Canon offers straight (pre-compression) HD-SDI and SD-SDI output which is unique at this price point. This enables shooters to use a pro HD deck or go right to the computer with an uncompressed HD signal. This feature is sure to affect the sales of higher-end camcorders.
Grass Valley Infinity
Grass Valley, through a partnership with Iomega, has shown their "Infinity" Digital Media Camcorder offering both HD and SD multi-format support for under $20,000. This is a true professional camcorder. Here are the manufacturer's specs: 1080i50/60, 720p50/60 , 625i50 (PAL), 525i60 (NTSC), DV25, JPEG 2000, and MPEG-2 compression. It will record to, and play back from, Iomega's integrated REV PRO and professional-grade CompactFlash media. This is the latest hard drive-based camcorder. As long as it's compatible with systems without undue hassle, hard drive recording can really speed up the post production process.
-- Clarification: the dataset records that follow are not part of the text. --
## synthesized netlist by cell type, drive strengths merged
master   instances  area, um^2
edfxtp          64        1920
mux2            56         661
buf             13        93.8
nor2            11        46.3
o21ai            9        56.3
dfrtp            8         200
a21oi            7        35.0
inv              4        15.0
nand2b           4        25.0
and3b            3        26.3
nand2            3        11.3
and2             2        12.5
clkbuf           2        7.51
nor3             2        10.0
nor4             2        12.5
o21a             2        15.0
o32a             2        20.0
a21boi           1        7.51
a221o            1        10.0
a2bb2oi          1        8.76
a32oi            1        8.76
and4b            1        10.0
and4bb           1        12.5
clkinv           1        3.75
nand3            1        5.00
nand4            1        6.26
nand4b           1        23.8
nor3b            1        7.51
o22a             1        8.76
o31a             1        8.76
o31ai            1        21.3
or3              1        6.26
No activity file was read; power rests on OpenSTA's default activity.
==> src/uic_pkg.sv <==
// Constants, register map and modes of the universal input 3 counter block
// Behaviour
// - Six modes: plain, edge interrupt, counter, frequency, period, gate counter; plain after reset.
// - Counter direction up or down; up by default.
// - Counter counts on rising or falling edge; rising by default.
// - Counter interrupt option, at compare value up or zero passage down; off by default.
// - Frequency gate time 0.1 s, 1 s or 10 s; 1 s by default.
// - Period and 24 bit gate counter modes need only the mode selection; here both also need the control enable bit.
// - Deactivated input behaves as an ordinary digital input.
// - Deactivated input state is shown only on direct host read, not in images.
// - Edge interrupt mode interrupts on every configured edge.
// - Enabled counter interrupts at compare value up, or passing zero down.
// - First info word carries module start address 272 (0x0110).
// - Second info word byte 8 holds input number; byte 9 meaningless.
// - Third info word always reads 0x0000.
// - Counter 3 is 24 bits wide and presented as 24 bits.
// - Edge interrupt mode defaults to rising edge.
package uic_pkg;
    typedef enum logic [2:0] {
        mode_plain,
        mode_edge_irq,
        mode_counter,
        mode_frequency,
        mode_period,
        mode_gate
    } mode_e;

    localparam logic [7:0]  addr_config     = 8'h00;
    localparam logic [7:0]  addr_start_cmp  = 8'h04;
    localparam logic [7:0]  addr_control    = 8'h08;
    localparam logic [7:0]  addr_count      = 8'h0c;
    localparam logic [7:0]  addr_measure    = 8'h10;
    localparam logic [7:0]  addr_pin        = 8'h14;
    localparam logic [7:0]  addr_status     = 8'h18;
    localparam logic [7:0]  addr_mask       = 8'h1c;
    localparam logic [7:0]  addr_info_a     = 8'h20;
    localparam logic [7:0]  addr_info_b     = 8'h24;
    localparam logic [7:0]  addr_info_c     = 8'h28;
    localparam logic [7:0]  addr_pending    = 8'h2c;

    // Config fields
    localparam int          cfg_mode_lsb    = 0;
    localparam int          cfg_down_bit    = 4;
    localparam int          cfg_fall_bit    = 5;
    localparam int          cfg_irq_en_bit  = 6;
    localparam int          cfg_gate_lsb    = 8;
    localparam logic [1:0]  gate_100ms      = 2'h0;
    localparam logic [1:0]  gate_1s         = 2'h1;
    localparam logic [1:0]  gate_10s        = 2'h2;
    // Reset: plain, up, rising, irq off, gate 1 s
    localparam logic [31:0] config_reset    = 32'h0000_0100;

    // Control fields
    localparam int          ctl_enable_bit  = 0;
    localparam int          ctl_load_bit    = 1;

    // Status bits
    localparam int          st_edge_bit     = 0;
    localparam int          st_count_bit    = 1;
    localparam int          st_overrun_bit  = 2;

    localparam int          count_width     = 24;
    localparam logic [15:0] module_address  = 16'h0110;
    localparam logic [7:0]  input_number    = 8'h03;
    localparam logic [15:0] info_c_value    = 16'h0000;

    localparam longint      clk_hz          = 250_000_000;
    localparam longint      gate_100ms_ms   = 100;
    localparam longint      gate_100ms_cyc  = clk_hz * gate_100ms_ms / 1000;
    localparam int          gate_decades    = 10;
endpackage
If it follows the FireStore FS-3's ease of use, they may have a hit on their hands. Other special features include internal Gigabit Ethernet. We'll see how useful they make that when the camera and decks are scheduled to ship, sometime in 2006.
Sony XDCAM SR
Though it is not slated for an official introduction until NAB 2006, Sony has already started showing their XDCAM HD and SR. This Blu-ray optical disc-based XDCAM camcorder may go for about $16,000. It will likely support 1080i 50 and 60, as well as 1080p 24, 25, and 30, which pretty much covers all the bases. It is also supposed to offer four channels of audio, though I have yet to see a camcorder offer four full-quality channels of audio since broadcast Betacam.
The CCD's are 1/2" with a 1440x1080 resolution. Images I have seen showed an autofocus lens as well as a very nice color LCD below the probably standard B & W CRT viewfinder. If anything, this is a very high-end--and expensive--DSR-250 replacement. This camcorder uses standard XDCAM discs and there are already decks available. Footage can be transferred via FireWire or built-in Ethernet. XDCAM also touts simultaneous recording of "offline" proxies and picture frames for super-fast "offlining" of your work. The discs can also be used to hold edit files and more. The ability to archive an entire wedding--from source to edited master--on a single Blu-ray disc would be a very useful capability of the XDCAM system. The camera has analog component and composite video out.
The long-GOP MPEG recording has a bit rate of 35Mbps max, but has the same structure as HDV. This is a nice revision to the HDV concept, offering more data for the heavily compressed HDV video at a rate that's still heavily compressed. However, who knows which edit systems will support this new and unique Sony standard. Can anyone say Memory Stick or MicroMV?
So these are the choices that I see now. I see the main competition between the stock Canon XL-H1 and the JVC HD-100. Many videographers have already chosen Sony's FX1 or Z1U but really, that was because Sony had no real—i.e., shipping--competition. By the time you read this, that will have changed. I think both the Grass Valley Infinity and the Sony XDCAM SR offer some real production-speed boosts compared to tape-based systems. They also offer far more HD recording capability than Panasonic's limited P2 recording in the HVX-200. As always, assess what is important to you and make your decision accordingly. Decide based on true usability rather than any "wow" factor and you'll have a camcorder that will serve you for many years to come.